At Bank of America, employees can use AI to practice difficult conversations, such as discussing sensitive topics with customers. By testing approaches with a simulation, staff can “practice real-world interactions in a completely safe environment,” says Michael Wynn, senior vice president of learning innovation and technology.

“It gives them a chance to develop some confidence and test their skills. . . that traditional methods do not allow them,” says Wynn. Managers can see where staff are improving faster by responding to the feedback AI gives them, and also where staff are struggling, suggesting areas for educators to focus on.

“Something that really helped us navigate the maze of technology was understanding that our students don’t want to learn the same way,” adds Wynn. “They don’t just want to read or watch training materials; “They want to be an active participant.”

Nick van der Meulen, a scientist at MIT who focuses on supporting organizations with technological changes, says AI automation allows employers to assess more skills, potentially with greater accuracy than existing approaches.

“You can give people an idea of ​​how their skills stack up. . . you can say this is the level you need for a specific role, and this is how you can get there,” says van der Meulen. “You can’t do that with 80+ skills through active testing, it would be too expensive.”

But while the technology is “tremendously promising,” van der Meulen is also aware of its limits and the fact that developing the infrastructure requires work.

Similar warnings from others in the field underscore the idea that, despite the hype, moving assessments and decisions to artificial intelligence can still be complicated. Skills assessments are only as good as the data they are trained on, and human input is crucial for a system to work.

“It is necessary to have a definition [of skills] that is easy to understand and useful for an algorithm,” says van der Meulen.

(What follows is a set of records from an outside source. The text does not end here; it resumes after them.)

[config.mk]
export PLATFORM = sky130hd
export DESIGN_NAME = nlp_div
export DESIGN_NICKNAME = d
export VERILOG_FILES = /design/src/rtl/core/nlp_div.sv
export SDC_FILE = /design/constraint.sdc
export NUM_CORES = 1
export LEC_CHECK = 0
export BUFFER_PORTS_ARGS = -buffer_cell sky130_fd_sc_hd__buf_2
export CORE_MARGIN = 2
export CORE_UTILIZATION = 60
export DETAILED_ROUTE_END_ITERATION = 8
export HOLD_SLACK_MARGIN = 0.15
export PLACE_DENSITY = 0.82
export SLEW_MARGIN = 20
export SYNTH_ARGS = -nofsm -noshare
export SYNTH_HDL_FRONTEND = slang
export SYNTH_SLANG_ARGS = --single-unit
[constraint.sdc]
create_clock -name clk_i -period 8.9 [get_ports clk_i]
set_clock_uncertainty 0.05 [all_clocks]
set_input_delay 0.445 -clock clk_i [delete_from_list [all_inputs] [get_ports clk_i]]
set_output_delay 0.445 -clock clk_i [all_outputs]
set_load 0.005 [all_outputs]
[src/rtl/core/nlp_div.sv]
// restoring divider, one quotient bit per cycle
module nlp_div #(
  parameter int N_W = 49,
  parameter int D_W = 33
) (
  input  logic           clk_i,
  input  logic           rst_ni,
  input  logic           start_i,
  input  logic [N_W-1:0] num_i,
  input  logic [D_W-1:0] den_i,
  output logic [N_W-1:0] quo_o,
  output logic           done_o
);

  localparam int CNW = $clog2(N_W + 1);

  logic [N_W-1:0] num_q;
  logic [D_W-1:0] den_q;
  logic [D_W-1:0] rem_q;
  logic [CNW-1:0] cnt_q;
  logic           busy_q;
  logic           done_q;
  logic [D_W:0]   trial;
  logic [D_W:0]   diff;
  logic           ge;

  assign trial = {rem_q, num_q[N_W-1]};
  assign ge    = trial >= {1'b0, den_q};
  assign diff  = trial - {1'b0, den_q};

  always_ff @(posedge clk_i or negedge rst_ni) begin
    if (!rst_ni) begin
      busy_q <= 1'b0;
      done_q <= 1'b0;
      cnt_q  <= '0;
    end else begin
      done_q <= 1'b0;
      if (start_i) begin
        busy_q <= 1'b1;
        cnt_q  <= CNW'(N_W);
      end else if (busy_q) begin
        cnt_q <= cnt_q - CNW'(1);
        if (cnt_q == CNW'(1)) begin
          busy_q <= 1'b0;
          done_q <= 1'b1;
        end
      end
    end
  end

  always_ff @(posedge clk_i) begin
    if (start_i) begin
      num_q <= num_i;
      den_q <= den_i;
      rem_q <= '0;
    end else if (busy_q) begin
      rem_q <= ge ? diff[D_W-1:0] : trial[D_W-1:0];
      num_q <= {num_q[N_W-2:0], ge};
    end
  end

  assign quo_o  = num_q;
  assign done_o = done_q;

endmodule

# After elaboration in Yosys (flattened, before gate mapping)
# Cells that the tools add are included.
classes:
  n_mul: 0
  shift: 0
  mux: 11
  n_addsub: 2
  reduce_logical: 1
  order_cmp: 1
  n_bitwise: 0
  n_eq_ne: 1
  n_div: 0
op_table:
  columns: ["operator", "count"]
  rows:
  - ["49-bit 2-to-1 mux", 2]
  - ["34-bit by 33-bit greater-or-equal comparator with 1-bit output", 1]
  - ["33-bit 2-to-1 mux", 1]
  - ["33-bit subtractor", 1]
  - ["6-bit 2-to-1 mux", 2]
  - ["6-bit by 1-bit == test with 1-bit output (second input constant)", 1]
  - ["1-bit 2-to-1 mux", 6]
  - ["6-bit by 1-bit subtractor with 6-bit output (second input constant)", 1]
  - ["2-bit nonzero test", 1]
word_totals:
  mem_count: 0
  reg_bits: 123
  ramBits: 0
  latch_bits: 0
  output_inout_bits: 50
  in_bits: 85
  mem_bits_ro: 0

# Depth between registers and ports, before layout
# Gate-level depths: netlist of run 1.
logic_depth:
  word_depth: 4
  ltp_mapped: 13
  mapped_depth_nobuf: 12

# Least setup slack after synthesis of run 1
# Ideal clock, no wire load.
synth_path:
  path_type: "register -> register"
  from: "register num_q[48] (netlist: quo_o[48])"
  to: "register num_q[0] (netlist: quo_o[0]), data pin"
  path_stages_with_launch: 13
  t_arrival_ns: 2.781
  n_path_buf: 1
  setup_time_ns: 0.260
  slack_ns: 5.809
  t_required_ns: 8.590
  period_less_slack_ns: 3.091
  cell_sequence: "edfxtp_1 > inv_1 > ha_1 > inv_1 > fa_1 > a21o_1 > a221oi_2 > o211ai_1 > o21a_1 > a311oi_2 > nand2_2 > buf_6 > mux2_2"
synth_between:
  elab_chain_len: 3
synth_lines:
  columns: ["item", "line_no", "rtl"]
  rows:
  - ["from (decl)", "17", "logic [N_W-1:0] num_q;"]
  - ["from (signal assigned)", "53", "num_q <= num_i;"]
  - ["from (signal assigned)", "58", "num_q <= {num_q[N_W-2:0], ge};"]
  - ["34-bit by 33-bit greater-or-equal comparator with 1-bit output", "28", "assign ge = trial >= {1'b0, den_q};"]
  - ["49-bit 2-to-1 mux", "56", "end else if (busy_q) begin"]
  - ["49-bit 2-to-1 mux", "52", "if (start_i) begin"]
# No other way between the ends. The select of a mux whose other input is x is not followed.
# A chain may end at the register's enable or synchronous reset.

# Final worst setup path of run 1
# Ends and elaborated chain as after synthesis.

He admits that AI may not be “100 percent accurate” and that problems may arise, for example, if employees “do not make the effort to ensure that their digital footprint is complete.”

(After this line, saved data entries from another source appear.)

==> config.mk <==
export PLATFORM = sky130hd
export DESIGN_NAME = bncs_sqdist
export DESIGN_NICKNAME = d
export VERILOG_FILES = /design/src/sv/bncs_pkg.sv /design/src/sv/bncs_sqdist.sv
export SDC_FILE = /design/constraint.sdc
export NUM_CORES = 2
export LEC_CHECK = 0
export ABC_AREA = 1
export BUFFER_PORTS_ARGS = -buffer_cell sky130_fd_sc_hd__buf_4
export CAP_MARGIN = 10
export CORE_ASPECT_RATIO = 1.25
export CORE_UTILIZATION = 41
export DETAILED_ROUTE_END_ITERATION = 10
export PLACE_DENSITY = 0.58
export SETUP_SLACK_MARGIN = 0.1
export SYNTH_ARGS = -nofsm -noshare
export SYNTH_HDL_FRONTEND = slang
export SYNTH_SLANG_ARGS = --single-unit
==> constraint.sdc <==
create_clock -name clk -period 10 [get_ports clk]
set_clock_uncertainty 0.05 [all_clocks]
set_input_delay 1 -clock clk [delete_from_list [all_inputs] [get_ports clk]]
set_output_delay 1 -clock clk [all_outputs]
set_load 0.02 [all_outputs]
==> src/sv/bncs_pkg.sv <==
`timescale 1ns / 1ps
`default_nettype none

package bncs_pkg;

  localparam int CoordW    = 24;
  localparam int DiffW     = CoordW + 1;
  localparam int MagW      = CoordW;
  localparam int SqW       = 2 * MagW;
  localparam int D2W       = SqW + 2;
  localparam int RootW     = D2W / 2;
  localparam int RemW      = RootW + 2;
  localparam int SqrtSteps = RootW;
  localparam int Axes      = 3;
  localparam int IdxW      = 3;

  typedef logic signed [CoordW-1:0] coord_t;
  typedef coord_t [Axes-1:0]        vec3_t;
  typedef logic [MagW-1:0]          mag_t;
  typedef mag_t [Axes-1:0]          mag3_t;
  typedef logic [IdxW-1:0]          idx_t;
  typedef logic [D2W-1:0]           d2_t;
  typedef logic [RootW-1:0]         root_t;

  typedef struct packed {
    idx_t   idx;
    coord_t cx;
    coord_t cy;
    coord_t cz;
  } corner_tag_t;

endpackage

`default_nettype wire

==> src/sv/bncs_sqdist.sv <==
`timescale 1ns / 1ps
`default_nettype none

module bncs_sqdist (
  input  wire                       clk,
  input  wire                       rst_n,
  input  wire                       in_vld,
  output logic                      in_rdy,
  input  bncs_pkg::corner_tag_t     in_tag,
  input  bncs_pkg::mag3_t           in_mag,
  output logic                      out_vld,
  input  wire                       out_rdy,
  output bncs_pkg::corner_tag_t     out_tag,
  output bncs_pkg::d2_t             out_d2
);
  import bncs_pkg::*;

  logic              en4, en5;
  logic              s4_vld_r;
  logic [SqW-1:0]    s4_sq_r [Axes];
  logic [SqW-1:0]    sq_nxt [Axes];
  corner_tag_t       s4_tag_r;
  logic              s5_vld_r;
  d2_t               s5_d2_r;
  d2_t               d2_nxt;
  corner_tag_t       s5_tag_r;

  assign en5    = !s5_vld_r || out_rdy;
  assign en4    = !s4_vld_r || en5;
  assign in_rdy = en4;

  always_comb begin
    for (int k = 0; k < Axes; k++) begin
      sq_nxt[k] = in_mag[k] * in_mag[k];
    end
  end

  assign d2_nxt = D2W'(s4_sq_r[0]) + D2W'(s4_sq_r[1]) + D2W'(s4_sq_r[2]);

  always_ff @(posedge clk) begin
    if (!rst_n) begin
      s4_vld_r <= 1'b0;
      s5_vld_r <= 1'b0;
    end else begin
      if (en4) s4_vld_r <= in_vld;
      if (en5) s5_vld_r <= s4_vld_r;
    end
  end

  always_ff @(posedge clk) begin
    if (en4 && in_vld) begin
      s4_sq_r  <= sq_nxt;
      s4_tag_r <= in_tag;
    end
    if (en5 && s4_vld_r) begin
      s5_d2_r  <= d2_nxt;
      s5_tag_r <= s4_tag_r;
    end
  end

  assign out_vld = s5_vld_r;
  assign out_tag = s5_tag_r;
  assign out_d2  = s5_d2_r;

  a_d2_range: assert property (@(posedge clk) disable iff (!rst_n)
    s5_vld_r |-> s5_d2_r[D2W-1:D2W-2] != 2'b11)
    else $error("squared distance above three squared axis spans");

endmodule

`default_nettype wire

That means that, in most cases, it should be recognized as a rough assessment of skills that staff and managers can correct and expand on, rather than something definitive.

To overcome this issue, J&J allows staff to edit their skills history and add information (goals, interests, certifications) that may not automatically be in the data sets, to ensure the AI ​​has as much information as possible.

These limitations mean caution is still advised when using the technology, says Nimmi Patel, director of skills, talent and diversity at Tech UK, the British trade body. “AI can process large amounts of data very quickly. But algorithmic evaluation as it exists today could struggle to understand the nuances of individual growth and development trajectories.”

She believes that “high-risk growth and assessment decisions are best suited to remain under human supervision” through a hybrid approach.

At J&J, Swanson emphasizes that AI skills assessments are not used in day-to-day performance management. At both J&J and DHL, participation is optional. But early numbers show that AI platforms have been popular in both organizations. “It’s about understanding the big picture of our organization’s skills and helping people know exactly where they should focus their learning,” Swanson says.